#### [WORK TASK]
Reproduce all the entries, matching the original word for word.

Stored data

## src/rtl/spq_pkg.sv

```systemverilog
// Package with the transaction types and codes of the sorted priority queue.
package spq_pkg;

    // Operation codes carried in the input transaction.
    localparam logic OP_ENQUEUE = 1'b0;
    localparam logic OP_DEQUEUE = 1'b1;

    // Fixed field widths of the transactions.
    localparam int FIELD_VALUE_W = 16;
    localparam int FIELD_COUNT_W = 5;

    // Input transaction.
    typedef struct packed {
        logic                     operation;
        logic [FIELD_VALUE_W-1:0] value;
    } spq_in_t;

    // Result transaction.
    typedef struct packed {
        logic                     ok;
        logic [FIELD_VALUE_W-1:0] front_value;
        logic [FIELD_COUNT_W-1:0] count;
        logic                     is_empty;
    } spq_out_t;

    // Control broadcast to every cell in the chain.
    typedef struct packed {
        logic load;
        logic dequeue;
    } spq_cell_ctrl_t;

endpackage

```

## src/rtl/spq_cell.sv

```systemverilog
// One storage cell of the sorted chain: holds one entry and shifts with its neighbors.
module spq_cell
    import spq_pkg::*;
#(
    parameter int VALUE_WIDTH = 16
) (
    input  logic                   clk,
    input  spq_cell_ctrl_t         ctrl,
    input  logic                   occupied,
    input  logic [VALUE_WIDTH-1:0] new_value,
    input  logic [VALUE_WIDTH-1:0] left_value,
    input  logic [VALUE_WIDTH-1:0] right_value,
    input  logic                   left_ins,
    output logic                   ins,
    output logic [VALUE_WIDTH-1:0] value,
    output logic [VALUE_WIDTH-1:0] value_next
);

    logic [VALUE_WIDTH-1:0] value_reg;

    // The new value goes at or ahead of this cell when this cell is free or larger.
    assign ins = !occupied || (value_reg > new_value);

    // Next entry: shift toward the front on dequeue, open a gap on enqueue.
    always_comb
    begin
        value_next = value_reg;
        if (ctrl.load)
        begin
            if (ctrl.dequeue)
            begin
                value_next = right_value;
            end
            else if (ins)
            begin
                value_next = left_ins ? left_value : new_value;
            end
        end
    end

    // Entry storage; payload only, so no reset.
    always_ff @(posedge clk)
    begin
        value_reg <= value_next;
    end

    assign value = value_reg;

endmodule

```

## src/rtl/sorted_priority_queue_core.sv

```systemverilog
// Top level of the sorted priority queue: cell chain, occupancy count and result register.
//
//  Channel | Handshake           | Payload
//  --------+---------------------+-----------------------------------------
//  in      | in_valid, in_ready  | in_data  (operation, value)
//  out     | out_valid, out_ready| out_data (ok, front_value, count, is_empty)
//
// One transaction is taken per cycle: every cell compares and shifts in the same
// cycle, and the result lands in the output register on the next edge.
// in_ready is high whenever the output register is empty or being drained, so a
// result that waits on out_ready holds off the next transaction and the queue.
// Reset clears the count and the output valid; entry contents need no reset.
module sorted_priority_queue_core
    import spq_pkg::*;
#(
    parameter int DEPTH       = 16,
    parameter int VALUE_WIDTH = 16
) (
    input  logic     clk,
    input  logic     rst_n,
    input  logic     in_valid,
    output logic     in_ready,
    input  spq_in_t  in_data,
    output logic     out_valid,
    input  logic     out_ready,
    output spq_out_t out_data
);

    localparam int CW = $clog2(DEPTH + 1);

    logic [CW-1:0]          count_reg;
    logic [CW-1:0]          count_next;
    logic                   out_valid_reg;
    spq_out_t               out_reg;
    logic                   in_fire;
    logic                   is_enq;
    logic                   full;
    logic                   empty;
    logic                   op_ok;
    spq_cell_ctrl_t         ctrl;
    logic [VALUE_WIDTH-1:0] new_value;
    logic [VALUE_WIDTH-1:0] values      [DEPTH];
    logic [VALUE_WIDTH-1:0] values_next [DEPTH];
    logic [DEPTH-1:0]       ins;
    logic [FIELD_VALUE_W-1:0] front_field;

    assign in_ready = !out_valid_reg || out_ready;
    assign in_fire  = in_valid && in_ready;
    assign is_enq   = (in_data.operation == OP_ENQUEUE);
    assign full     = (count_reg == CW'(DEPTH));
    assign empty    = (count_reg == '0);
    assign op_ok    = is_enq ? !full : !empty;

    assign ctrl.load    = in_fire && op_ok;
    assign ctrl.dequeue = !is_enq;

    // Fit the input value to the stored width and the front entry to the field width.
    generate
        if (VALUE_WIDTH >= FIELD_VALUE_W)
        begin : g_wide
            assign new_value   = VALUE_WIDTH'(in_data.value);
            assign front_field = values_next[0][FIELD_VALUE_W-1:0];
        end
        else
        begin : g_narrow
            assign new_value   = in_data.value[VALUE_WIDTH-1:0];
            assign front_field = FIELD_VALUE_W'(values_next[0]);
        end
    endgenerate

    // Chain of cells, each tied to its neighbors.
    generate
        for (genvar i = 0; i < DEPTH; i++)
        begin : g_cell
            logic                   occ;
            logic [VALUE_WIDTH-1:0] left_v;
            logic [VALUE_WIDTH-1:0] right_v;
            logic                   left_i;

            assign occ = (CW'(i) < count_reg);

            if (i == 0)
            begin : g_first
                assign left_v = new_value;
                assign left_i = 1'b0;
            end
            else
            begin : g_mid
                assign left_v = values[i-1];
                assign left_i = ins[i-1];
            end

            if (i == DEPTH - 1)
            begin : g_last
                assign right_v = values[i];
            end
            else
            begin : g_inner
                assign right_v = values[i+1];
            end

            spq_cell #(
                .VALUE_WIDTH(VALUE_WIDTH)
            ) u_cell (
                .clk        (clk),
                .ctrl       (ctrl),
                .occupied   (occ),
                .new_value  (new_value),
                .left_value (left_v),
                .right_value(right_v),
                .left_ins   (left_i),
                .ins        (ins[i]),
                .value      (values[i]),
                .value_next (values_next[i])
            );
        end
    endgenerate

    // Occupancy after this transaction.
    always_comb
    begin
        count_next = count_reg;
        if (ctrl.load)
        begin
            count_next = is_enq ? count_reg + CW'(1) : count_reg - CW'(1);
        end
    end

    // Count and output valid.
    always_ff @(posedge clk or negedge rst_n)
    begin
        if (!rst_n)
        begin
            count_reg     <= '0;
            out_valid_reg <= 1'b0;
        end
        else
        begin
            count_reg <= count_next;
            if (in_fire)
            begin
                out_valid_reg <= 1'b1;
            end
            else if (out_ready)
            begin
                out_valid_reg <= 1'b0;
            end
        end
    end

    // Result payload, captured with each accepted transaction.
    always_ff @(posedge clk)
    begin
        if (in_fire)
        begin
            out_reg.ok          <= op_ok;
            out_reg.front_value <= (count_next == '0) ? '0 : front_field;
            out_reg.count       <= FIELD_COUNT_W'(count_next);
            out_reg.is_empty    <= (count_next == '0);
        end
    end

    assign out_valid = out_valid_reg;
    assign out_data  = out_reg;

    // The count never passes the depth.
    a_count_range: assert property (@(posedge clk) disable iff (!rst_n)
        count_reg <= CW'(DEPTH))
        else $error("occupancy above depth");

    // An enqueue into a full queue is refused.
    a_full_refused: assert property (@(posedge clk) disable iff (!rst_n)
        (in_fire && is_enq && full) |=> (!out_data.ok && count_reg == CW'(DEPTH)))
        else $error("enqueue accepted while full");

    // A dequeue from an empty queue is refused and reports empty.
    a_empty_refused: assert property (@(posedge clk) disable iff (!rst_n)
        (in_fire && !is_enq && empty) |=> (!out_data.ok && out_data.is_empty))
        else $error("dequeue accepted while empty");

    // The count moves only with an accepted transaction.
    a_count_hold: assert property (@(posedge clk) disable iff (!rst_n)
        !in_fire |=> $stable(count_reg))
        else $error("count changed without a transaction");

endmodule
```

#### [WRITTEN ANSWER]
## src/rtl/spq_pkg.sv

```systemverilog
// Package with the transaction types and codes of the sorted priority queue.
package spq_pkg;

    // Operation codes carried in the input transaction.
    localparam logic OP_ENQUEUE = 1'b0;
    localparam logic OP_DEQUEUE = 1'b1;

    // Fixed field widths of the transactions.
    localparam int FIELD_VALUE_W = 16;
    localparam int FIELD_COUNT_W = 5;

    // Input transaction.
    typedef struct packed {
        logic                     operation;
        logic [FIELD_VALUE_W-1:0] value;
    } spq_in_t;

    // Result transaction.
    typedef struct packed {
        logic                     ok;
        logic [FIELD_VALUE_W-1:0] front_value;
        logic [FIELD_COUNT_W-1:0] count;
        logic                     is_empty;
    } spq_out_t;

    // Control broadcast to every cell in the chain.
    typedef struct packed {
        logic load;
        logic dequeue;
    } spq_cell_ctrl_t;

endpackage

```

## src/rtl/spq_cell.sv

```systemverilog
// One storage cell of the sorted chain: holds one entry and shifts with its neighbors.
module spq_cell
    import spq_pkg::*;
#(
    parameter int VALUE_WIDTH = 16
) (
    input  logic                   clk,
    input  spq_cell_ctrl_t         ctrl,
    input  logic                   occupied,
    input  logic [VALUE_WIDTH-1:0] new_value,
    input  logic [VALUE_WIDTH-1:0] left_value,
    input  logic [VALUE_WIDTH-1:0] right_value,
    input  logic                   left_ins,
    output logic                   ins,
    output logic [VALUE_WIDTH-1:0] value,
    output logic [VALUE_WIDTH-1:0] value_next
);

    logic [VALUE_WIDTH-1:0] value_reg;

    // The new value goes at or ahead of this cell when this cell is free or larger.
    assign ins = !occupied || (value_reg > new_value);

    // Next entry: shift toward the front on dequeue, open a gap on enqueue.
    always_comb
    begin
        value_next = value_reg;
        if (ctrl.load)
        begin
            if (ctrl.dequeue)
            begin
                value_next = right_value;
            end
            else if (ins)
            begin
                value_next = left_ins ? left_value : new_value;
            end
        end
    end

    // Entry storage; payload only, so no reset.
    always_ff @(posedge clk)
    begin
        value_reg <= value_next;
    end

    assign value = value_reg;

endmodule

```

## src/rtl/sorted_priority_queue_core.sv

```systemverilog
// Top level of the sorted priority queue: cell chain, occupancy count and result register.
//
//  Channel | Handshake           | Payload
//  --------+---------------------+-----------------------------------------
//  in      | in_valid, in_ready  | in_data  (operation, value)
//  out     | out_valid, out_ready| out_data (ok, front_value, count, is_empty)
//
// One transaction is taken per cycle: every cell compares and shifts in the same
// cycle, and the result lands in the output register on the next edge.
// in_ready is high whenever the output register is empty or being drained, so a
// result that waits on out_ready holds off the next transaction and the queue.
// Reset clears the count and the output valid; entry contents need no reset.
module sorted_priority_queue_core
    import spq_pkg::*;
#(
    parameter int DEPTH       = 16,
    parameter int VALUE_WIDTH = 16
) (
    input  logic     clk,
    input  logic     rst_n,
    input  logic     in_valid,
    output logic     in_ready,
    input  spq_in_t  in_data,
    output logic     out_valid,
    input  logic     out_ready,
    output spq_out_t out_data
);

    localparam int CW = $clog2(DEPTH + 1);

    logic [CW-1:0]          count_reg;
    logic [CW-1:0]          count_next;
    logic                   out_valid_reg;
    spq_out_t               out_reg;
    logic                   in_fire;
    logic                   is_enq;
    logic                   full;
    logic                   empty;
    logic                   op_ok;
    spq_cell_ctrl_t         ctrl;
    logic [VALUE_WIDTH-1:0] new_value;
    logic [VALUE_WIDTH-1:0] values      [DEPTH];
    logic [VALUE_WIDTH-1:0] values_next [DEPTH];
    logic [DEPTH-1:0]       ins;
    logic [FIELD_VALUE_W-1:0] front_field;

    assign in_ready = !out_valid_reg || out_ready;
    assign in_fire  = in_valid && in_ready;
    assign is_enq   = (in_data.operation == OP_ENQUEUE);
    assign full     = (count_reg == CW'(DEPTH));
    assign empty    = (count_reg == '0);
    assign op_ok    = is_enq ? !full : !empty;

    assign ctrl.load    = in_fire && op_ok;
    assign ctrl.dequeue = !is_enq;

    // Fit the input value to the stored width and the front entry to the field width.
    generate
        if (VALUE_WIDTH >= FIELD_VALUE_W)
        begin : g_wide
            assign new_value   = VALUE_WIDTH'(in_data.value);
            assign front_field = values_next[0][FIELD_VALUE_W-1:0];
        end
        else
        begin : g_narrow
            assign new_value   = in_data.value[VALUE_WIDTH-1:0];
            assign front_field = FIELD_VALUE_W'(values_next[0]);
        end
    endgenerate

    // Chain of cells, each tied to its neighbors.
    generate
        for (genvar i = 0; i < DEPTH; i++)
        begin : g_cell
            logic                   occ;
            logic [VALUE_WIDTH-1:0] left_v;
            logic [VALUE_WIDTH-1:0] right_v;
            logic                   left_i;

            assign occ = (CW'(i) < count_reg);

            if (i == 0)
            begin : g_first
                assign left_v = new_value;
                assign left_i = 1'b0;
            end
            else
            begin : g_mid
                assign left_v = values[i-1];
                assign left_i = ins[i-1];
            end

            if (i == DEPTH - 1)
            begin : g_last
                assign right_v = values[i];
            end
            else
            begin : g_inner
                assign right_v = values[i+1];
            end

            spq_cell #(
                .VALUE_WIDTH(VALUE_WIDTH)
            ) u_cell (
                .clk        (clk),
                .ctrl       (ctrl),
                .occupied   (occ),
                .new_value  (new_value),
                .left_value (left_v),
                .right_value(right_v),
                .left_ins   (left_i),
                .ins        (ins[i]),
                .value      (values[i]),
                .value_next (values_next[i])
            );
        end
    endgenerate

    // Occupancy after this transaction.
    always_comb
    begin
        count_next = count_reg;
        if (ctrl.load)
        begin
            count_next = is_enq ? count_reg + CW'(1) : count_reg - CW'(1);
        end
    end

    // Count and output valid.
    always_ff @(posedge clk or negedge rst_n)
    begin
        if (!rst_n)
        begin
            count_reg     <= '0;
            out_valid_reg <= 1'b0;
        end
        else
        begin
            count_reg <= count_next;
            if (in_fire)
            begin
                out_valid_reg <= 1'b1;
            end
            else if (out_ready)
            begin
                out_valid_reg <= 1'b0;
            end
        end
    end

    // Result payload, captured with each accepted transaction.
    always_ff @(posedge clk)
    begin
        if (in_fire)
        begin
            out_reg.ok          <= op_ok;
            out_reg.front_value <= (count_next == '0) ? '0 : front_field;
            out_reg.count       <= FIELD_COUNT_W'(count_next);
            out_reg.is_empty    <= (count_next == '0);
        end
    end

    assign out_valid = out_valid_reg;
    assign out_data  = out_reg;

    // The count never passes the depth.
    a_count_range: assert property (@(posedge clk) disable iff (!rst_n)
        count_reg <= CW'(DEPTH))
        else $error("occupancy above depth");

    // An enqueue into a full queue is refused.
    a_full_refused: assert property (@(posedge clk) disable iff (!rst_n)
        (in_fire && is_enq && full) |=> (!out_data.ok && count_reg == CW'(DEPTH)))
        else $error("enqueue accepted while full");

    // A dequeue from an empty queue is refused and reports empty.
    a_empty_refused: assert property (@(posedge clk) disable iff (!rst_n)
        (in_fire && !is_enq && empty) |=> (!out_data.ok && out_data.is_empty))
        else $error("dequeue accepted while empty");

    // The count moves only with an accepted transaction.
    a_count_hold: assert property (@(posedge clk) disable iff (!rst_n)
        !in_fire |=> $stable(count_reg))
        else $error("count changed without a transaction");

endmodule
```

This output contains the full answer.